El 'pomerium' de Roma

Topografía de la antigua Roma
El pomerium (pomoerium) es una línea imaginaria que separa los límites del territorio urbano de Roma. Para los romanos, toda la ciudad era como una especie de templo sagrado, y su trazado había estado inaugurado con ritos religiosos, a partir de ciertos criterios rituales atribuidos a los etruscos (etrusco ritu). Así, Rómulo, después de haber tomado todos los auspicios, trazó un surco alrededor de todo el espacio que dedicaría a su ciudad, de forma Quadrata. Este surco, emplazado a los pies del monte del Palatino, se convirtió en el primer pomerium  de Roma.

La palabra significa, según Varrón (L. L. VI, 143), murus, entendiendo así el pomerium como un espacio delantero y trasero del muero, en otras palabras, un espacio situado más allá de los muros de la ciudad. Era un lugar sagrado, por tanto, no se podía construir ni cultivar en él. Según Tito Livio (I, 44, 4-5), el pomerium era “el espacio que en la fundación de las ciudades consagraban antiguamente los augures etruscos en torno del lugar en que habían de trazar el muro, de forma que por la parte interior no podían adosarse edificios a los muros […], y exteriormente quedaba también una zona libre del cultivo humano”.

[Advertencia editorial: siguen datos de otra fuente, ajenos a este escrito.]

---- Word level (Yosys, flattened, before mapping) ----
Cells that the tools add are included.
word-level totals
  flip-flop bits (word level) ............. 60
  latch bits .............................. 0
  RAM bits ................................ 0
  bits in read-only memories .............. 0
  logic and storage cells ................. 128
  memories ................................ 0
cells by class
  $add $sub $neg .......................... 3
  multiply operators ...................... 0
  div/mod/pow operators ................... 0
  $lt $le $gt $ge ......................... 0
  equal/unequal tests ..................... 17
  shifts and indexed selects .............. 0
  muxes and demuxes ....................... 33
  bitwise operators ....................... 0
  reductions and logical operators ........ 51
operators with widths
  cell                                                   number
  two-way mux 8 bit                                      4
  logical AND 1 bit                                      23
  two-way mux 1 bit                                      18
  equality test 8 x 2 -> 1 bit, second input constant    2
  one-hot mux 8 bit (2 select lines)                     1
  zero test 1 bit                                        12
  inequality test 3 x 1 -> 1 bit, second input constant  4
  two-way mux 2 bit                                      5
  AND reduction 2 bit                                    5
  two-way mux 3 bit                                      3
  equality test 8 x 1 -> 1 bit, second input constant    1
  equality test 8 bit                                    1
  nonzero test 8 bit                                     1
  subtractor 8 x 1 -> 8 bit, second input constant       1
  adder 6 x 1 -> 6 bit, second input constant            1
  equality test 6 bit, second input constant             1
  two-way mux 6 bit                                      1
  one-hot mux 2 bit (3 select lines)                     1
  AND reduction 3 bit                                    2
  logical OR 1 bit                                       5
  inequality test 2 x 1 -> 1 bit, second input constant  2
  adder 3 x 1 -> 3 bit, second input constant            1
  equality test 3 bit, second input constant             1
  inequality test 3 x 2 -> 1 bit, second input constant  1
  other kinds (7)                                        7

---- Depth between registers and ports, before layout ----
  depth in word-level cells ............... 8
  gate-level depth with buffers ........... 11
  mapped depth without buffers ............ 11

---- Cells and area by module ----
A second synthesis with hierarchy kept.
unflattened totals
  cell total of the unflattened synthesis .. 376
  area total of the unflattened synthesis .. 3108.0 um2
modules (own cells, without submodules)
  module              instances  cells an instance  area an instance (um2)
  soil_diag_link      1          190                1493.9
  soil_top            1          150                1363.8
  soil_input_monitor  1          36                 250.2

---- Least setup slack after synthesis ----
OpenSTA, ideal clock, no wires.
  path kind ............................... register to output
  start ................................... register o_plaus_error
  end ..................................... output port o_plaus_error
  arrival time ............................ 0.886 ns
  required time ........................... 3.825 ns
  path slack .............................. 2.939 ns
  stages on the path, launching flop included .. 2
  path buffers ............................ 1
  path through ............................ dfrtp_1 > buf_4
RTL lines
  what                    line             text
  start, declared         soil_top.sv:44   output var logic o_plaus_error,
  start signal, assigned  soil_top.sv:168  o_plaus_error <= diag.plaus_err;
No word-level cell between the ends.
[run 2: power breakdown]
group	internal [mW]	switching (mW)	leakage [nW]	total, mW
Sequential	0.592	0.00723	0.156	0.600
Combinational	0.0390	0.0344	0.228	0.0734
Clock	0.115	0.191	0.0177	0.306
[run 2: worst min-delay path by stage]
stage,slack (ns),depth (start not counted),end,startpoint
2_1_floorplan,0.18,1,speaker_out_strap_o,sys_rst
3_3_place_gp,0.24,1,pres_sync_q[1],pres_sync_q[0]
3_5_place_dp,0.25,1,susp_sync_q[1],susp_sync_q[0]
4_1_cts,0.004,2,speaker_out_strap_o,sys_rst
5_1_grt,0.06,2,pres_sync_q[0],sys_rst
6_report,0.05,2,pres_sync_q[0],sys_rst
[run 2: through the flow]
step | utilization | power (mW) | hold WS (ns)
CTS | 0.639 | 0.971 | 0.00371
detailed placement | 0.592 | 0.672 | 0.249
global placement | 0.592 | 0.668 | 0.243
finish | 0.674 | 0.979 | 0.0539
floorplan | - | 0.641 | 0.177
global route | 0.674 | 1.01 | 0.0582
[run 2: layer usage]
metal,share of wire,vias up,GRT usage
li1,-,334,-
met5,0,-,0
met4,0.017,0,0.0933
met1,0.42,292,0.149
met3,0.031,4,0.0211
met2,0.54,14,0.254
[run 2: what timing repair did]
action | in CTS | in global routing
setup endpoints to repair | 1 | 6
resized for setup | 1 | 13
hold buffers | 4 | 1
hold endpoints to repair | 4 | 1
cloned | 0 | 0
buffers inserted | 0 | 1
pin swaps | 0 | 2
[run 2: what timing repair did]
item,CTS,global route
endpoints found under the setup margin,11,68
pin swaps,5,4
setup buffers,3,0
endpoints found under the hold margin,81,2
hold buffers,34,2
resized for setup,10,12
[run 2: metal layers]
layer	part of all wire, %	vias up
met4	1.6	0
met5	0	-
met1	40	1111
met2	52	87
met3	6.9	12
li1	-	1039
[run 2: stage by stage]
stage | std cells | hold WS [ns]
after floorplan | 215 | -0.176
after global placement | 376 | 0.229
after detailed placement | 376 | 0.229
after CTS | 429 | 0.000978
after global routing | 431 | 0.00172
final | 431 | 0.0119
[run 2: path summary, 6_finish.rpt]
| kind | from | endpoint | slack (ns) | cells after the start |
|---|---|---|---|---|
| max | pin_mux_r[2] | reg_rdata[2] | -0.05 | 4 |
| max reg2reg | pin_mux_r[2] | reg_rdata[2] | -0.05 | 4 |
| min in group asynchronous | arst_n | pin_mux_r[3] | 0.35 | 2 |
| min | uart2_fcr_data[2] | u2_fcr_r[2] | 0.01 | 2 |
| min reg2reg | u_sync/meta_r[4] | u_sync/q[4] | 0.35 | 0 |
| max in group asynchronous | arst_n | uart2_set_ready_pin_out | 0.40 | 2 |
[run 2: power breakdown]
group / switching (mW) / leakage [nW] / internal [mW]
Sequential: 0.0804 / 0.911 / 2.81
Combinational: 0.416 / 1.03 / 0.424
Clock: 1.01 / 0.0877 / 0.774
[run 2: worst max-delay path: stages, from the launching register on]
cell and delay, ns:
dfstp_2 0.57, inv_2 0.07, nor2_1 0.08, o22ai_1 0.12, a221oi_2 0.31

Un aspecto importante desde el punto de vista militar, era conveniente que las murallas estuviesen espaciadas, para observar a los enemigos que se aproximaban y para facilitar los movimientos internos de los defensores. No obstante, según el sentido religioso del pomerium, este no existía más que en las partes de las murallas que daban al campo, según Varrón (L. L., V, 143): “lo que quedaba fuera (de la ciudad) se llamaba pomerio”.

A pesar de su relación con las murallas, el pomerium no tenía por qué coincidir con estas. Los límites del pomerio no han sido siempre fijos, variando a lo largo de las diferentes épocas, pudiendo afirmar que más que una Roma, estamos hablando de diferentes planimetrías de la ciudad eterna.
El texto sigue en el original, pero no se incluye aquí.